However, this does not appear sufficient to warrant the claim that this is sufficiently like IPC or any adaptation of IPC for their findings to be informative about IPC. They note that sessions are 30 minutes in discussion of the thematic analysis, and they also note in that section that typical services are 3-4 sessions. The rationale for this is unclear. Regardless, with a lack of primary care services, it is unclear that it has any relation to integrated care except perhaps (1) trying to expand access, (2) offering brief interventions, and (3) getting referred by primary care. Importantly, an internet search suggests that the clinic is staffed by graduate psychology students, supervised by psychology faculty. It is unclear what role for psychopharmacology is present, and this would appear to be a major difference with many forms of IPC as the primary care physicians (and on some models psychiatric professionals) can offer psychopharmacological interventions. The parameters and criteria for the interventions are also not adequately detailed to assess their claims about efficacy/effectiveness in the conclusion. It would be helpful to know more about what criteria are used for discharge, completion, or referral out to higher levels of care. It would also be helpful to have a discussion comparing their criteria more fully to fidelity IPC models if the authors insist on this comparison.

2) It is unclear why these two objectives relate to each other in a meaningful way for a single paper. Epidemiological considerations during COVID and the "effectiveness and efficacy" of IPC (on which see below) are quite different topics. Neither objective has a robust additional data with which to explore the various explanations that the authors suggest may explain their findings. This may be understandable given limitations of their non-identifiable dataset, but it raises the sense that two different topics don't have any obvious relation. Moreover, there may be some secondary analyses that might be possible with their data. For instance, is there variation in severity of CAT-MH scores across time during COVID or do rates o presentation/referral/intake vary during COVID. It is not clear that the period between March 11, 2020 and June 2022 should be taken as one homogenous mental health period. These findings would be more informative in order to appropriately interpret their CAT-MH findings.

Given that the topics appear different and if additional exploratory analyses are not possible with whatever other data the authors may have on outcomes, the authors might consider dividing this into two briefer studies submitted as brief reports independently.

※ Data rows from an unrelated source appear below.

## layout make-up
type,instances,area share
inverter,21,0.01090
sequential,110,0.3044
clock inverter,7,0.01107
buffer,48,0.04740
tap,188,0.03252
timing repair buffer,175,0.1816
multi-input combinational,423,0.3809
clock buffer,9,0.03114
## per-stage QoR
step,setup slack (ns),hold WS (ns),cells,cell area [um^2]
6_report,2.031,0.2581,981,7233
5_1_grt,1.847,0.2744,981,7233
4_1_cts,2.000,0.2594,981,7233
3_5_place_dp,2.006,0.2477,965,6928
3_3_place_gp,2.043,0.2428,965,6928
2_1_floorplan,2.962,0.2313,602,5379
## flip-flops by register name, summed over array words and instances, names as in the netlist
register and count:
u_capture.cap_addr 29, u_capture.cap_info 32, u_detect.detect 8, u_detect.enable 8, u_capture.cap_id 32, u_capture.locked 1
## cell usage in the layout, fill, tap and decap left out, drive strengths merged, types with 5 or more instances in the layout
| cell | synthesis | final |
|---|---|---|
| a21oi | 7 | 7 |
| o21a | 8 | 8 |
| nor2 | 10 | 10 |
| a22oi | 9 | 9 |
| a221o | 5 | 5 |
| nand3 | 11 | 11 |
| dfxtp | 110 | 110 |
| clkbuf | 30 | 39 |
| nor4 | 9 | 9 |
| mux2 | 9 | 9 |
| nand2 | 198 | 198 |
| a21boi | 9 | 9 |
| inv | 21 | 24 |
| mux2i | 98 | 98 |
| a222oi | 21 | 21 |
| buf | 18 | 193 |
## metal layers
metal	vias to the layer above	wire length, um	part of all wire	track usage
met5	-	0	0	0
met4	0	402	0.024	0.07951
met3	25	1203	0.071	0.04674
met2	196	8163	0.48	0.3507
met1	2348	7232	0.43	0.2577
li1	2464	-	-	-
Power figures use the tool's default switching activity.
$ cat src/rtl/pkey_pkg.sv
package pkey_pkg;
  localparam int PK_KEY_W   = 4;
  localparam int PK_KEY_LSB = 59;
  localparam int PK_ENTRY_W = 64;
  localparam int PK_SEL_W   = 32;
  localparam int PK_NUM_KEYS = 1 << PK_KEY_W;
  localparam int PK_RIGHTS_W = 2 * PK_NUM_KEYS;

  typedef struct packed {
    logic wrStrobe;
    logic rdStrobe;
  } rightsCtl_t;
endpackage

$ cat src/rtl/pkey_ctl.sv
module pkey_ctl
  import pkey_pkg::*;
#(
  parameter int SEL_W = PK_SEL_W
) (
  input  logic             regWrEn,
  input  logic             regRdEn,
  input  logic [SEL_W-1:0] regSel,
  output rightsCtl_t       ctl
);
  logic selOk;

  always_comb begin
    selOk        = (regSel == '0);
    ctl.wrStrobe = regWrEn && selOk;
    ctl.rdStrobe = regRdEn && selOk;
  end
endmodule

$ cat src/rtl/pkey_dp.sv
module pkey_dp
  import pkey_pkg::*;
#(
  parameter int KEY_W   = PK_KEY_W,
  parameter int KEY_LSB = PK_KEY_LSB,
  parameter int ENTRY_W = PK_ENTRY_W
) (
  input  logic                   clk,
  input  logic                   rstN,
  input  rightsCtl_t             ctl,
  input  logic [2*(1<<KEY_W)-1:0] regWrData,
  output logic [2*(1<<KEY_W)-1:0] regRdData,
  output logic [2*(1<<KEY_W)-1:0] rightsQ,
  input  logic [ENTRY_W-1:0]     pageEntry,
  input  logic                   userPage,
  input  logic                   accSuper,
  input  logic                   accWrite,
  input  logic                   keysOn,
  input  logic                   supWpOn,
  output logic                   allow,
  output logic                   keyFault,
  output logic [KEY_W-1:0]       faultKey
);
  localparam int NUM_KEYS = 1 << KEY_W;
  localparam int RIGHTS_W = 2 * NUM_KEYS;

  function automatic logic [RIGHTS_W-1:0] initRights();
    logic [RIGHTS_W-1:0] v;
    v = '0;
    for (int i = 1; i < NUM_KEYS; i++) v[2*i] = 1'b1;
    return v;
  endfunction

  localparam logic [RIGHTS_W-1:0] RESET_RIGHTS = initRights();

  logic [NUM_KEYS-1:0] adVec;
  logic [NUM_KEYS-1:0] wdVec;
  logic [KEY_W-1:0]    key;
  logic                adBit;
  logic                wdBit;
  logic                wrBlocked;
  logic                deny;

  always_ff @(posedge clk or negedge rstN) begin
    if (!rstN)             rightsQ <= RESET_RIGHTS;
    else if (ctl.wrStrobe) rightsQ <= regWrData;
  end

  assign regRdData = ctl.rdStrobe ? rightsQ : '0;

  for (genvar k = 0; k < NUM_KEYS; k++) begin : g_keyField
    assign adVec[k] = rightsQ[2*k];
    assign wdVec[k] = rightsQ[2*k+1];
  end

  always_comb begin
    key       = pageEntry[KEY_LSB +: KEY_W];
    adBit     = adVec[key];
    wdBit     = wdVec[key];
    wrBlocked = accWrite && wdBit && (!accSuper || supWpOn);
    deny      = keysOn && userPage && (adBit || wrBlocked);
    allow     = !deny;
    keyFault  = deny;
    faultKey  = deny ? key : '0;
  end
endmodule

$ cat src/rtl/pkey_access_check.sv
module pkey_access_check
  import pkey_pkg::*;
(
  input  logic                   clk,
  input  logic                   rstN,
  input  logic                   regWrEn,
  input  logic                   regRdEn,
  input  logic [PK_SEL_W-1:0]    regSel,
  input  logic [PK_RIGHTS_W-1:0] regWrData,
  output logic [PK_RIGHTS_W-1:0] regRdData,
  input  logic [PK_ENTRY_W-1:0]  pageEntry,
  input  logic                   userPage,
  input  logic                   accSuper,
  input  logic                   accWrite,
  input  logic                   keysOn,
  input  logic                   supWpOn,
  output logic                   allow,
  output logic                   keyFault,
  output logic [PK_KEY_W-1:0]    faultKey
);
  rightsCtl_t             ctl;
  logic [PK_RIGHTS_W-1:0] rightsQ;

  pkey_ctl #(.SEL_W(PK_SEL_W)) u_ctl (
    .regWrEn(regWrEn),
    .regRdEn(regRdEn),
    .regSel (regSel),
    .ctl    (ctl)
  );

  pkey_dp #(.KEY_W(PK_KEY_W), .KEY_LSB(PK_KEY_LSB), .ENTRY_W(PK_ENTRY_W)) u_dp (
    .clk      (clk),
    .rstN     (rstN),
    .ctl      (ctl),
    .regWrData(regWrData),
    .regRdData(regRdData),
    .rightsQ  (rightsQ),
    .pageEntry(pageEntry),
    .userPage (userPage),
    .accSuper (accSuper),
    .accWrite (accWrite),
    .keysOn   (keysOn),
    .supWpOn  (supWpOn),
    .allow    (allow),
    .keyFault (keyFault),
    .faultKey (faultKey)
  );
endmodule

$ cat config.mk
export PLATFORM = sky130hd
export DESIGN_NAME = pkey_access_check
export DESIGN_NICKNAME = d
export VERILOG_FILES = /design/src/rtl/pkey_pkg.sv /design/src/rtl/pkey_ctl.sv /design/src/rtl/pkey_dp.sv /design/src/rtl/pkey_access_check.sv
export SDC_FILE = /design/constraint.sdc
export NUM_CORES = 1
export LEC_CHECK = 0
export CAP_MARGIN = 20
export CELL_PAD_IN_SITES_DETAIL_PLACEMENT = 2
export CELL_PAD_IN_SITES_GLOBAL_PLACEMENT = 2
export CORE_MARGIN = 2
export CORE_UTILIZATION = 35
export DETAILED_ROUTE_END_ITERATION = 16
export DONT_BUFFER_PORTS = 1
export HOLD_SLACK_MARGIN = 0.03
export PLACE_DENSITY_LB_ADDON = 0.1
export SETUP_SLACK_MARGIN = 0.05
export SLEW_MARGIN = 20
export SYNTH_ARGS = -nofsm -noshare
export SYNTH_HDL_FRONTEND = slang
export SYNTH_SLANG_ARGS = --single-unit
$ cat constraint.sdc
create_clock -name clk -period 4.7 [get_ports clk]
set_input_delay 0.705 -clock clk [delete_from_list [all_inputs] [get_ports clk]]
set_output_delay 0.705 -clock clk [all_outputs]
set_load 0.05 [all_outputs]
==> metrics.cfg <==
[synth]
synth_area_leaders=dfrtp_1 23%, dfstp_2 21%, mux2_1 19%
syn_area_per_cell_um2=12.5
yosys_register_bits=32
yosysWarnings=0
syn_inst=149
seq_area_frac_synth=0.440
yosysTopAreaCell=dfrtp_1
synthesis.area_um2=1860
synth_top_area_frac=0.229
synthDistinctLibCells=28
synth_fp_nets=286

[route]
vias_per_cell=5.60
wl_per_cell_um=22.6
drtPass1Iterations=3
drt_iter0_drc=23
postRouteAntennaNets=0
vias=1249
drc=0
wirelength_mm=5.04

[clocking]
clk_latency_ns=0.28
cts_repair_resize_count=0
max-clock-path-buffers=2
h-tree-depth=2
clock-root-buffer=clkbuf_8
postCtsSetupBuffers=0
hold_buffers=0
cts.sinks=32
cts_buffers=5
clkTransAtPathRegs_ns=0.07
cts_tree=done

[placement]
place_congestion=0.692
dp_hpwl_mm=3.98
pre_cts_ws_ns=1.22
portBuffers=0
place_area_um2=1970

[grt]
gr-total-overflow=0
grt_pass1_vias=1499
grt_antenna_before_repair=0
grt_pass1_wl_mm=8.02
grt_max_degree=33
grt.total_usage=0.179

[sta]
setup_violations=0
whs_ns=0.112
fin_crit_sh=0.734
fin_crit_ns=3.45
tns_ns=0
slew-limit-headroom=0.420
hold_violations=0
rsz0062_at_grt=no
fmax_mhz=290
final.setup.worst_slack_ns=1.25
maxSlewViolCount=0
skew_ns=0
worst_pin_slew_ns=0.865

[setup_path]
crit_path_end_kind=output port
crit_required_ns=3.99
critPathKind=primary input to output port
arrival_ns=2.75
start_kind=primary input
crit_fanout=21

[power]
powerDensity_nw_per_um2=278
total_power_uw=584
p_leak_uw=0.000945
ir_worst_vdd_v=0.000126

[floorplan]
die_w_um=76.9
rows=26
core_um2=5110
start_util=0.364
die_h_um=76.9
die_area_um2=5920
pin_count=175

[cells_and_area]
n_antenna_cell=0
areaGrowthSynthToFinish_pct=13.0
regArea_um2=820
layout_common_cells=32 x and2_1, 32 x mux2_1, 17 x dfrtp_1
reg_top3=u_dp.rightsQ x32
multi_input_area_um2=1020
top_register=u_dp.rightsQ
nets=289
drive_above_1_share=0.288
largest_reg_flops=32
num-fill-cells=537
final_area_um2=2100

[run_status]
status=finished, final reports clean

[job]
max_cap_viol_count=0

[min_path]
hp-class=primary input to asynchronous set/reset pin

[cell type report]
type	instances	share of cell area
multi-input combinational	104	0.483
sequential	32	0.390
clock buffer	7	0.0458
tap	70	0.0417
timing repair buffer	5	0.0179
clock inverter	1	0.0143
inverter	4	0.00714
[cell usage after synthesis (all sizes together)]
library cell,count
nor3,4
and2,32
nor2b,1
or2b,1
inv,4
or3,1
o221ai,2
mux2,34
nand4,2
dfrtp,17
dfstp,15
nor4b,3
clkbuf,3
mux4,6
nor4,8
and2b,1
buf,6
mux2i,4
a21boi,1
nand2,2
a211oi,2
[through the flow]
stage | util | instances
3_5_place_dp | 0.385 | 215
6_report | 0.412 | 223
2_1_floorplan | - | 149
5_1_grt | 0.412 | 223
3_3_place_gp | 0.385 | 215
4_1_cts | 0.410 | 223
[cell families (layout without fill, tap and decap cells)]
family                 count (synthesis)  in the layout  synth area share
AND/OR/NAND/NOR                       55             55             0.188
multiplexers                          44             44             0.304
flip-flops                            32             32             0.440
buffers and inverters                 13             17            0.0370
AO/OA/AOI/OAI                          5              5            0.0309
[worst paths after layout]
| path | slack [ns] | cells after the start | start | end |
|---|---|---|---|---|
| worst max-delay path | 1.25 | 5 | regSel[18] | regRdData[22] |
| worst min-delay path | 0.11 | 0 | rstN | u_dp.rightsQ[1] |
| worst max register to register | 3.89 | 1 | u_dp.rightsQ[19] | u_dp.rightsQ[19] |
| worst min register to register | 0.52 | 1 | u_dp.rightsQ[0] | u_dp.rightsQ[0] |
| max in group asynchronous | 4.41 | 0 | rstN | u_dp.rightsQ[28] |
| min in group clk | 0.52 | 1 | u_dp.rightsQ[0] | u_dp.rightsQ[0] |
[report_power, final]
group / internal [uW] / switching (uW) / total (uW)
logic: 8.73 / 11.3 / 20.0
registers: 276 / 0.00000188 / 276
clock network: 187 / 101 / 288
[worst max-delay path, cell delays in order]
cell and delay (ns):
nor4_1 0.33, nand4_1 0.26, nor3_2 0.62, buf_4 0.34, and2_1 0.48
[routing by layer]
metal  global-route usage  vias to the layer above  wire, um
li1                     -                      542         -
met1                0.197                      620      1900
met2                0.318                       80      2630
met3               0.0671                        7       448
met4               0.0545                        0        61
met5                    0                        -         0
No activity file was read; power rests on OpenSTA's default activity.
===== src/rtl/vid_freerun_stage.sv =====
module vid_freerun_stage #(
  parameter int W        = 8,
  parameter int LUMA_MIN = 16,
  parameter int LUMA_MAX = 235
) (
  input  logic         clk,
  input  logic         rst_n,
  input  logic         in_valid,
  input  logic [W-1:0] in_y,
  input  logic [W-1:0] in_c,
  input  logic         in_c_is_cr,
  input  logic         in_line_start,
  input  logic         lock_ok,
  input  logic [W-1:0] cfg_bright,
  input  logic [W-3:0] cfg_def_y,
  input  logic [W-1:0] cfg_def_c,
  input  logic         cfg_force,
  input  logic         cfg_auto,
  output logic         out_valid,
  output logic [W-1:0] out_y,
  output logic [W-1:0] out_c,
  output logic         out_c_is_cr,
  output logic         freerun_active
);
  localparam int HW = W / 2;
  localparam logic signed [W+1:0] S_LO = (W+2)'(LUMA_MIN);
  localparam logic signed [W+1:0] S_HI = (W+2)'(LUMA_MAX);

  logic signed [W+1:0] sum;
  logic [W-1:0] y_adj, y_def, c_def;
  logic want, fr_q, eff;

  assign sum   = $signed({2'b00, in_y}) + $signed({{2{cfg_bright[W-1]}}, cfg_bright});
  assign y_adj = (sum < S_LO) ? S_LO[W-1:0] : (sum > S_HI) ? S_HI[W-1:0] : sum[W-1:0];
  assign y_def = {cfg_def_y, 2'b00};
  assign c_def = in_c_is_cr ? {cfg_def_c[W-1:HW], {HW{1'b0}}} : {cfg_def_c[HW-1:0], {HW{1'b0}}};

  assign want = cfg_force | (cfg_auto & ~lock_ok);
  assign eff  = in_line_start ? want : fr_q;

  always_ff @(posedge clk or negedge rst_n) begin
    if (!rst_n) begin
      fr_q        <= 1'b0;
      out_valid   <= 1'b0;
      out_y       <= '0;
      out_c       <= '0;
      out_c_is_cr <= 1'b0;
    end else begin
      fr_q        <= eff;
      out_valid   <= in_valid;
      out_y       <= eff ? y_def : y_adj;
      out_c       <= eff ? c_def : in_c;
      out_c_is_cr <= in_c_is_cr;
    end
  end

  assign freerun_active = fr_q;
endmodule
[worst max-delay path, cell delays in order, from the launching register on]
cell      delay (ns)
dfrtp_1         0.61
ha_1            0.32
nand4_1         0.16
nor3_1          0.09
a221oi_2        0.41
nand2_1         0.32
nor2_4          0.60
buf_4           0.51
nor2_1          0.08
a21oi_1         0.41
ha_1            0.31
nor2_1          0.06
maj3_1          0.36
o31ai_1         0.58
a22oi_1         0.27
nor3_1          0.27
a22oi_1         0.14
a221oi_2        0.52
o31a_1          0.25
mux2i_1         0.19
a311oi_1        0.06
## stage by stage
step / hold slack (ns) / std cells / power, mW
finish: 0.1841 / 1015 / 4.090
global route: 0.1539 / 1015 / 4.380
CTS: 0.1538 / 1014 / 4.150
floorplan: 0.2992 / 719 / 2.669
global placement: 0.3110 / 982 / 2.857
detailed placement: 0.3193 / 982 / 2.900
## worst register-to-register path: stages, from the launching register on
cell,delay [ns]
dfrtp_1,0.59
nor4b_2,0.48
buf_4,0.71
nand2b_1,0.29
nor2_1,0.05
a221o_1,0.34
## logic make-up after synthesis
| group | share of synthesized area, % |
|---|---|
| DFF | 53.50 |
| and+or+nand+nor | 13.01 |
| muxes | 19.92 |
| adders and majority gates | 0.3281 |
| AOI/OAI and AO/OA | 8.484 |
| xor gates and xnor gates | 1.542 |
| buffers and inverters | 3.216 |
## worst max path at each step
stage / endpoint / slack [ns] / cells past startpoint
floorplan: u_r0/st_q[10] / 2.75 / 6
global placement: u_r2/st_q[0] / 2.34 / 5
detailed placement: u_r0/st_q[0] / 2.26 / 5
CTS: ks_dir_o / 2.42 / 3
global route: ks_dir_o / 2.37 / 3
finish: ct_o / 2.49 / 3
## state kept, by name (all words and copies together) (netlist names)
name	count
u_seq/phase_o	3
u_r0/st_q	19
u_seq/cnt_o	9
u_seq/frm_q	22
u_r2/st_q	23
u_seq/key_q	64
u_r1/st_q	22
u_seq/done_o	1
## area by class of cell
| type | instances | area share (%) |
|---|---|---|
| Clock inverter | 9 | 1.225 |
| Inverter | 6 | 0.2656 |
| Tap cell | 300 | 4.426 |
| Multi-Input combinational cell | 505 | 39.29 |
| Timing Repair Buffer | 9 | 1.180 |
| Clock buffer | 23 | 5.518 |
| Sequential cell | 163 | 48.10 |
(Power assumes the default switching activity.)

3) The exploratory components of the study appear to be preliminary assessments for implementation outcomes. A description of whether the 1-100 point scales had greater than two anchors would be helpful. There are a number of validated implementation scales. It is acceptable to use these 1-100 points scales without validated psychometrics rather than validated implementation scales with standardized psychometrics. However, further description of the anchors of these scales (or any comparison where the scales are used elsewhere) would help.

4) There conclusion that "the results demonstrate the effectiveness and efficacy of services modeled on IPC in reducing barriers to accessing mental health care" appears to be overstated for two reasons. (A) The fact that this is the model is unlike IPC as noted above. (B) The exploratory findings reflect an (early phase) implementation study. There is no clinical outcome with which to assess effectiveness or efficacy as standardly understood. Even if we allow leeway in noting that the authors are speaking of "efficacy ... in reducing barriers" some robust operationalization (and likely comparison) would be needed to "demonstrate ... efficacy." There are a variety of ways in which implementation might be measured and implementation outcomes can be compared across groups, but this doesn't appear to be considered.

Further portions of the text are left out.